To understand key processes governing defense mechanisms in poplar (Populus spp.) upon infection with the rust fungus Melampsora larici-populina, we used combined histological and molecular techniques to describe the infection of Populus trichocarpa x Populus deltoides 'Beaupré' leaves by compatible and incompatible fungal strains. Striking differences in host-tissue infection were observed after 48-h postinoculation (hpi) between compatible and incompatible interactions. No reactive oxygen species production could be detected at infection sites, while a strong accumulation of monolignols occurred in the incompatible interaction after 48 hpi, indicating a late plant response once the fungus already penetrated host cells to form haustorial infection structures. P. trichocarpa whole-genome expression oligoarrays and sequencing of cDNAs were used to determine changes in gene expression in both interactions at 48 hpi. Temporal expression profiling of infection-regulated transcripts was further compared by cDNA arrays and reverse transcription-quantitative polymerase chain reaction. Among 1,730 significantly differentially expressed transcripts in the incompatible interaction, 150 showed an increase in concentration ≥3-fold, whereas 62 were decreased by ≥3-fold. Regulated transcripts corresponded to known genes targeted by R genes in plant pathosystems, such as inositol-3-P synthase, glutathione S-transferases, and pathogenesis-related proteins.
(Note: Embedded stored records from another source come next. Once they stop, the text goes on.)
`src/rtl/data_mem_arbiter.sv`:
```
// -----------------------------------------------------------------------------
// data_mem_arbiter
//
// Shares one single-port data RAM between the instruction-fetch port (IF) and
// the load/store port (MEM). One access is granted per cycle. MEM byte/half/
// word requests become RAM byte-lane selects plus lane-replicated write data.
// Load data is lane-extracted and sign/zero-extended. Every grant produces a
// registered response one cycle later.
//
// Arbitration: a lone requester always wins. When both request, MEM wins
// unless IF has already been refused STARVE_LIMIT cycles in a row.
//
// Optional feature (compile-time macro MISALIGN_TRAP_EN):
//   defined   : misaligned half/word MEM accesses are granted but not issued
//               to the RAM; the response carries mem_err = 1 and zero data.
//   undefined : low address bits are truncated to the access size and the
//               access proceeds normally; mem_err is always 0.
//
// Ports
//   clk, rst_n                 clock, asynchronous active-low reset
//   if_req / if_addr           IF read request, word address ([1:0] ignored)
//   if_gnt                     IF accepted this cycle (combinational)
//   if_rvalid / if_rdata       IF read response (registered)
//   mem_req / mem_we           MEM request, 1 = store, 0 = load
//   mem_size / mem_unsigned    00 byte, 01 half, 1x word; zero-extend loads
//   mem_addr / mem_wdata       MEM byte address, right-aligned store data
//   mem_gnt                    MEM accepted this cycle (combinational)
//   mem_rvalid / mem_rdata     MEM response (registered), data 0 for stores
//   mem_err                    misaligned access, qualified by mem_rvalid
//   ram_ce / ram_we            RAM chip / write enable
//   ram_addr / ram_sel         word-aligned RAM address, byte-lane select
//   ram_wdata / ram_rdata      lane-replicated write data, combinational read
// -----------------------------------------------------------------------------
module data_mem_arbiter #(
   parameter int ADDR_W       = 32,
   parameter int STARVE_LIMIT = 4
) (
   input  logic              clk,
   input  logic              rst_n,
   input  logic              if_req,
   input  logic [ADDR_W-1:0] if_addr,
   output logic              if_gnt,
   output logic              if_rvalid,
   output logic [31:0]       if_rdata,
   input  logic              mem_req,
   input  logic              mem_we,
   input  logic [1:0]        mem_size,
   input  logic              mem_unsigned,
   input  logic [ADDR_W-1:0] mem_addr,
   input  logic [31:0]       mem_wdata,
   output logic              mem_gnt,
   output logic              mem_rvalid,
   output logic [31:0]       mem_rdata,
   output logic              mem_err,
   output logic              ram_ce,
   output logic              ram_we,
   output logic [ADDR_W-1:0] ram_addr,
   output logic [3:0]        ram_sel,
   output logic [31:0]       ram_wdata,
   input  logic [31:0]       ram_rdata
);

   localparam int               CNT_W   = $clog2(STARVE_LIMIT + 1);
   localparam logic [CNT_W-1:0] CNT_SAT = CNT_W'(STARVE_LIMIT);

   typedef enum logic [1:0] {
      SIZE_BYTE     = 2'b00,
      SIZE_HALF     = 2'b01,
      SIZE_WORD     = 2'b10,
      SIZE_WORD_ALT = 2'b11
   } size_e;

   size_e            mem_size_e;
   logic             is_byte;
   logic             is_half;
   logic [1:0]       lane_ofs;       // size-aligned byte offset inside the word
   logic             mem_misalign;
   logic [CNT_W-1:0] starve_cnt_q;
   logic [CNT_W-1:0] starve_cnt_d;
   logic [3:0]       store_sel;
   logic [31:0]      store_wdata;
   logic [7:0]       load_byte;
   logic [15:0]      load_half;
   logic [31:0]      load_data;
   logic             unused_if_lo;

   // The IF port always fetches whole words.
   assign unused_if_lo = ^if_addr[1:0];

   assign mem_size_e = size_e'(mem_size);
   assign is_byte    = (mem_size_e == SIZE_BYTE);
   assign is_half    = (mem_size_e == SIZE_HALF);

`ifdef MISALIGN_TRAP_EN
   assign mem_misalign = is_half ? mem_addr[0] : (!is_byte && (mem_addr[1:0] != 2'b00));
`else
   assign mem_misalign = 1'b0;
`endif

   // ---------------------------------------------------------------------------
   // Arbitration and starvation counter
   // ---------------------------------------------------------------------------
   always_comb begin
      if_gnt  = if_req & (~mem_req | (starve_cnt_q == CNT_SAT));
      mem_gnt = mem_req & ~if_gnt;
   end

   // NOTE: every variable driven in a combinational block gets a default
   // assignment first, so no path through the block can infer a latch.
   always_comb begin
      starve_cnt_d = '0;
      if (if_req && !if_gnt) begin
         starve_cnt_d = (starve_cnt_q == CNT_SAT) ? CNT_SAT : starve_cnt_q + CNT_W'(1);
      end
   end

   // ---------------------------------------------------------------------------
   // MEM lane decode: truncation to the size alignment happens here, so a
   // non-trapping misaligned access simply uses the aligned lane(s).
   // ---------------------------------------------------------------------------
   always_comb begin
      lane_ofs = 2'b00;
      if (is_byte) begin
         lane_ofs = mem_addr[1:0];
      end else if (is_half) begin
         lane_ofs = {mem_addr[1], 1'b0};
      end
   end

   always_comb begin
      store_sel   = 4'b1111;
      store_wdata = mem_wdata;
      if (is_byte) begin
         store_sel   = 4'b0001 << lane_ofs;
         store_wdata = {4{mem_wdata[7:0]}};
      end else if (is_half) begin
         store_sel   = lane_ofs[1] ? 4'b1100 : 4'b0011;
         store_wdata = {2{mem_wdata[15:0]}};
      end
   end

   always_comb begin
      case (lane_ofs)
         2'd0:    load_byte = ram_rdata[7:0];
         2'd1:    load_byte = ram_rdata[15:8];
         2'd2:    load_byte = ram_rdata[23:16];
         default: load_byte = ram_rdata[31:24];
      endcase
      load_half = lane_ofs[1] ? ram_rdata[31:16] : ram_rdata[15:0];
      if (is_byte) begin
         load_data = {{24{~mem_unsigned & load_byte[7]}}, load_byte};
      end else if (is_half) begin
         load_data = {{16{~mem_unsigned & load_half[15]}}, load_half};
      end else begin
         load_data = ram_rdata;
      end
   end

   // ---------------------------------------------------------------------------
   // RAM drive. A trapped misaligned MEM grant leaves ce/we/sel low.
   // ---------------------------------------------------------------------------
   always_comb begin
      ram_ce    = 1'b0;
      ram_we    = 1'b0;
      ram_addr  = '0;
      ram_sel   = 4'b0000;
      ram_wdata = '0;
      if (if_gnt) begin
         ram_ce   = 1'b1;
         ram_addr = {if_addr[ADDR_W-1:2], 2'b00};
         ram_sel  = 4'b1111;
      end else if (mem_gnt) begin
         ram_addr = {mem_addr[ADDR_W-1:2], 2'b00};
         if (!mem_misalign) begin
            ram_ce    = 1'b1;
            ram_we    = mem_we;
            ram_sel   = mem_we ? store_sel : 4'b1111;
            ram_wdata = mem_we ? store_wdata : 32'h0;
         end
      end
   end

   // ---------------------------------------------------------------------------
   // State: starvation counter and the one-cycle registered responses.
   // ---------------------------------------------------------------------------
   // NOTE: sequential state uses non-blocking assignments so every register
   // samples the pre-edge values, independent of statement order.
   always_ff @(posedge clk or negedge rst_n) begin
      if (!rst_n) begin
         starve_cnt_q <= '0;
      end else begin
         starve_cnt_q <= starve_cnt_d;
      end
   end

   always_ff @(posedge clk or negedge rst_n) begin
      if (!rst_n) begin
         if_rvalid  <= 1'b0;
         if_rdata   <= '0;
         mem_rvalid <= 1'b0;
         mem_rdata  <= '0;
         mem_err    <= 1'b0;
      end else begin
         if_rvalid  <= if_gnt;
         mem_rvalid <= mem_gnt;
         mem_err    <= mem_gnt & mem_misalign;
         if (if_gnt) begin
            if_rdata <= ram_rdata;
         end
         if (mem_gnt) begin
            mem_rdata <= (mem_we || mem_misalign) ? 32'h0 : load_data;
         end
      end
   end

endmodule

```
However, the transcript showing the highest rust-induced up-regulation encodes a putative secreted protein with no known function. In contrast, only a few transcripts showed an altered expression in the compatible interaction, suggesting a delay in defense response between incompatible and compatible interactions in poplar. This comprehensive analysis of early molecular responses of poplar to M. larici-populina infection identified key genes that likely contain the fungus proliferation in planta. © 2007 American Society of Plant Biologists.